─── TASK INPUTS ───
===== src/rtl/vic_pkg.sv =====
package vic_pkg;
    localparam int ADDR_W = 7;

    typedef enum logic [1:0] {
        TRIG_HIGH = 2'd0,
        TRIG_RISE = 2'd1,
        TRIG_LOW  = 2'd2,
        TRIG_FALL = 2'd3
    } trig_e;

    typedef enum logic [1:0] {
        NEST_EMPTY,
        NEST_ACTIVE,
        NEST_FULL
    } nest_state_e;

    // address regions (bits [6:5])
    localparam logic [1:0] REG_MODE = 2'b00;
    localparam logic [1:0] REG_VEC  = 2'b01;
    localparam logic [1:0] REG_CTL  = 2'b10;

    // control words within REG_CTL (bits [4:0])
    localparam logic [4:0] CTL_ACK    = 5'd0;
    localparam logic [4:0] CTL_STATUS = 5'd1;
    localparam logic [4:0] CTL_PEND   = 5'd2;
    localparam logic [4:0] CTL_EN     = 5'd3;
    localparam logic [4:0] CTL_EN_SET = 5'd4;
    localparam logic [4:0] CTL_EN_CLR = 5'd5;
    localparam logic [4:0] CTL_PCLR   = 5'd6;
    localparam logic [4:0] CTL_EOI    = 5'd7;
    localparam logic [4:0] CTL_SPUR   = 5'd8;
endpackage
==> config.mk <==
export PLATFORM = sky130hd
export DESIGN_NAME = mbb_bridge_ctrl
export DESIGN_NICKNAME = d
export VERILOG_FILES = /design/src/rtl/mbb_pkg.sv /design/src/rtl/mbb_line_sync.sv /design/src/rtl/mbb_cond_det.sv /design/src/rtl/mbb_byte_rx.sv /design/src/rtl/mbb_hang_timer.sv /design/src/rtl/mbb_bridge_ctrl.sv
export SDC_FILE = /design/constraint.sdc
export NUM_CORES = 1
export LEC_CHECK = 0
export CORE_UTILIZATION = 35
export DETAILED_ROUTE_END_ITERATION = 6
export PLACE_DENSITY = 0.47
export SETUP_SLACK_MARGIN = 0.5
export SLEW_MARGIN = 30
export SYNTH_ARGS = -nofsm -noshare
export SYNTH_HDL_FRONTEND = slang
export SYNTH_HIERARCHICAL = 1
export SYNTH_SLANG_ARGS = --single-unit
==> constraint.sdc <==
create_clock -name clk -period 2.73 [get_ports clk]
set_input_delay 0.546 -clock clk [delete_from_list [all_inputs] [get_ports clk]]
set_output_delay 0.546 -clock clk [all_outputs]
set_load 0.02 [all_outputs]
───
─── TASK INPUTS ───
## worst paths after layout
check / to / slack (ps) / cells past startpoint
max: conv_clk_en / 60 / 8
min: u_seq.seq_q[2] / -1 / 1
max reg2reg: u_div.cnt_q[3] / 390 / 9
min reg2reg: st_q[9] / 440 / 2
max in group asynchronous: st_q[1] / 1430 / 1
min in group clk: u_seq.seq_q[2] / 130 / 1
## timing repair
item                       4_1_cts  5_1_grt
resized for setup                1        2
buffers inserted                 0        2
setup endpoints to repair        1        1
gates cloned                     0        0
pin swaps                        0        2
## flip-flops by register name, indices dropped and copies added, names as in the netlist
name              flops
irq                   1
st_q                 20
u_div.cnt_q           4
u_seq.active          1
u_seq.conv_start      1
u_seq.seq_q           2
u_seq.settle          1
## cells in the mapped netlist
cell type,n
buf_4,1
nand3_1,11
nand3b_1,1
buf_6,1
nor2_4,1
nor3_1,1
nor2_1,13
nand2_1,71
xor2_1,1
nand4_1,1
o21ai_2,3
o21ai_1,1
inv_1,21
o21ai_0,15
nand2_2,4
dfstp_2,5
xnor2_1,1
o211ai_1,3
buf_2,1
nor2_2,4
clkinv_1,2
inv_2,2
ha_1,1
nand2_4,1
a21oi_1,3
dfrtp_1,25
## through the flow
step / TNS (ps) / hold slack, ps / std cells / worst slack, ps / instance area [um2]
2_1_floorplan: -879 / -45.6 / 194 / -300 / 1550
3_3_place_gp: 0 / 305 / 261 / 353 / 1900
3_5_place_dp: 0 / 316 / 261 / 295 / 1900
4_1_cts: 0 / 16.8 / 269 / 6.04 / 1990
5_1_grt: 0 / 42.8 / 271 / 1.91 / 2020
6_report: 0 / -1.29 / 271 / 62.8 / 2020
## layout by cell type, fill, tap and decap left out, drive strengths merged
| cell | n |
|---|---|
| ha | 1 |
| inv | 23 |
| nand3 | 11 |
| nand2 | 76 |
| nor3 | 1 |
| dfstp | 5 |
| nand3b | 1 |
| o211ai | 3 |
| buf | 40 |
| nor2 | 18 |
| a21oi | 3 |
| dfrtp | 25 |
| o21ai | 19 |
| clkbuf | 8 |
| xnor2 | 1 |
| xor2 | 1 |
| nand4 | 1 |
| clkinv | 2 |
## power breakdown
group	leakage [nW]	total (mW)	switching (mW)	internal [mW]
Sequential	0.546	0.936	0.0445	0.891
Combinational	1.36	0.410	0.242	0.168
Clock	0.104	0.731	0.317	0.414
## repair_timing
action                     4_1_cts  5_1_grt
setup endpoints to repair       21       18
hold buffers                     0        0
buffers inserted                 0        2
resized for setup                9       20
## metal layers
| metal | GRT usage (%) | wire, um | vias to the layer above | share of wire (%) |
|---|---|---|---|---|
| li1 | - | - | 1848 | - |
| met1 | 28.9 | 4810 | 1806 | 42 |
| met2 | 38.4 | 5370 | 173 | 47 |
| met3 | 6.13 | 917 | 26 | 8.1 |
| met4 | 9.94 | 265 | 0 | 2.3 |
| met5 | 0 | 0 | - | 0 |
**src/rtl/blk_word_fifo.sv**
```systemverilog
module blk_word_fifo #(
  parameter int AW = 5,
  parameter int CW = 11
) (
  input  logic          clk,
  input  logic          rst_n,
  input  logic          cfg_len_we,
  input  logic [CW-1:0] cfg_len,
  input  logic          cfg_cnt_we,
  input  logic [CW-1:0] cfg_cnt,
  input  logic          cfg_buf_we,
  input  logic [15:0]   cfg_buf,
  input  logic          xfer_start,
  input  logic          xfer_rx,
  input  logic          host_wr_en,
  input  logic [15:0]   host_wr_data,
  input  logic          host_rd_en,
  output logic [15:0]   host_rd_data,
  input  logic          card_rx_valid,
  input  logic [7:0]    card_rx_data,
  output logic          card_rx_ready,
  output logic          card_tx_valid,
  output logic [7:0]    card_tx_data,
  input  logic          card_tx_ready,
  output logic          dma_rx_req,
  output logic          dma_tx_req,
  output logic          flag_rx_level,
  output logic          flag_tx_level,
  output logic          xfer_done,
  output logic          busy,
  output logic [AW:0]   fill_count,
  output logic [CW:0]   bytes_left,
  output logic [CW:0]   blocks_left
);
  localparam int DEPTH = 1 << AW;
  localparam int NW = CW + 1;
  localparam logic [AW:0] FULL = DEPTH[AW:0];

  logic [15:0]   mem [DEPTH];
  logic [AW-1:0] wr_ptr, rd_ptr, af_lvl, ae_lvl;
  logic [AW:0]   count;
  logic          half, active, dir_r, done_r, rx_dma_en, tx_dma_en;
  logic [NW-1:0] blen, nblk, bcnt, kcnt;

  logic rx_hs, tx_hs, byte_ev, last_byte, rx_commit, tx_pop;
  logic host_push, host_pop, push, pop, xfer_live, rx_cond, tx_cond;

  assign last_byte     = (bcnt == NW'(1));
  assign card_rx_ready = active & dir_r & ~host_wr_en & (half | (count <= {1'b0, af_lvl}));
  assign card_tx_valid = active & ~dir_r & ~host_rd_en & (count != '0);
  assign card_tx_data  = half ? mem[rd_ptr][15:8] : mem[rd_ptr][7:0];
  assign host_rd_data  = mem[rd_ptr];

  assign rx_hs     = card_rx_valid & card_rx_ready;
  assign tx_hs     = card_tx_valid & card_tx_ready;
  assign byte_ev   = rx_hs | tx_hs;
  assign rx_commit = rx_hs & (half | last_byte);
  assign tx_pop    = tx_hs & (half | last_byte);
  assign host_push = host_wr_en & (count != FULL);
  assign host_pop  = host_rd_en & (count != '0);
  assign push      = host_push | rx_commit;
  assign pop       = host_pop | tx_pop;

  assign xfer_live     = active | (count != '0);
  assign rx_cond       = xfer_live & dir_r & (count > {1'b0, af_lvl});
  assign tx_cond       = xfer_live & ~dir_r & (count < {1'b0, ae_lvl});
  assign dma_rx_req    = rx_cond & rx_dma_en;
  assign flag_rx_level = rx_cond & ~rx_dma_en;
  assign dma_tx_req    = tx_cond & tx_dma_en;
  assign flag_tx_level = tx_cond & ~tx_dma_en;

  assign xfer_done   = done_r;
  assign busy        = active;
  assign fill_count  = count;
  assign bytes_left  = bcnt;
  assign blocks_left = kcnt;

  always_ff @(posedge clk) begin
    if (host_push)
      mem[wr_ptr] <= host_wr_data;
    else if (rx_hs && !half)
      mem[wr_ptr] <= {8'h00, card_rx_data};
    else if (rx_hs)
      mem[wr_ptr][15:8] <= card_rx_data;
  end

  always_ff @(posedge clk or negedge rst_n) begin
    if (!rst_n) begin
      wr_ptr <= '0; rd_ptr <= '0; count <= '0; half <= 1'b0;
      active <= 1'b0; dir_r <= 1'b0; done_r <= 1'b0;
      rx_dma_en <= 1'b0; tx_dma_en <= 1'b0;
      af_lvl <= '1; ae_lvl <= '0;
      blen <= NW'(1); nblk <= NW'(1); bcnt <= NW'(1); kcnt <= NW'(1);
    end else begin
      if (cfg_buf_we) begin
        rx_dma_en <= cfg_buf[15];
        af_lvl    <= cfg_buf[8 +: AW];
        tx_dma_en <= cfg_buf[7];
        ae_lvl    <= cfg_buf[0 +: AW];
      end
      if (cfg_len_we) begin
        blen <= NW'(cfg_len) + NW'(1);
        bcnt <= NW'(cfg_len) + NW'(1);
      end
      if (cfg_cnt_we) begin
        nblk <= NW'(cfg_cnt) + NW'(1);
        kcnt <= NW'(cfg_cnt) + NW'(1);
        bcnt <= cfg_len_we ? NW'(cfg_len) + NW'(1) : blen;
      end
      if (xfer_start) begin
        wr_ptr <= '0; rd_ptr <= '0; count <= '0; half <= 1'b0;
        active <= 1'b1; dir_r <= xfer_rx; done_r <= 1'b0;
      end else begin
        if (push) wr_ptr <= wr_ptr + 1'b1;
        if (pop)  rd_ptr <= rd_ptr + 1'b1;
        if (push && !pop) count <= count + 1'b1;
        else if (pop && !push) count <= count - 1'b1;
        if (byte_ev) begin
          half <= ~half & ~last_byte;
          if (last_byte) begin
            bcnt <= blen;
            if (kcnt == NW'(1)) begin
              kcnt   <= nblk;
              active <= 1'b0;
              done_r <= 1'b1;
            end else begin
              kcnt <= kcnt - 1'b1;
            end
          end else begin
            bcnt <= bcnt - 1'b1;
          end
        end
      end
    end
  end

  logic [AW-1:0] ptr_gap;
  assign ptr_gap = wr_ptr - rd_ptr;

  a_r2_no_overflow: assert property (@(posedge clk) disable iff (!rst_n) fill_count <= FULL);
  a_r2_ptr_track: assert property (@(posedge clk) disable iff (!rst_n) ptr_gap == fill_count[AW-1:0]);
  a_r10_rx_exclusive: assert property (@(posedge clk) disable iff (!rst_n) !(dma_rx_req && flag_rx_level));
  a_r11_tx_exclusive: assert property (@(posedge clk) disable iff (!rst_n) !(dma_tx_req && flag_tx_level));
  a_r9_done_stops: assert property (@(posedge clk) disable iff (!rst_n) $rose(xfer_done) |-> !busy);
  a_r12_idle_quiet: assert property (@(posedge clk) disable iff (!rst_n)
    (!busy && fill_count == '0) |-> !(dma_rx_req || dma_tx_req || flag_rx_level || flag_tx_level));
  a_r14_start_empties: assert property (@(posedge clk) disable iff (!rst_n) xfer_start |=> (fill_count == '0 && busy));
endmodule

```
───
INSTRUCTIONS FOR THE TASK => Check each line of the records above for the string "cells", and report every line that has it.

YOUR SOLUTION =>
check / to / slack (ps) / cells past startpoint
## cells in the mapped netlist
step / TNS (ps) / hold slack, ps / std cells / worst slack, ps / instance area [um2]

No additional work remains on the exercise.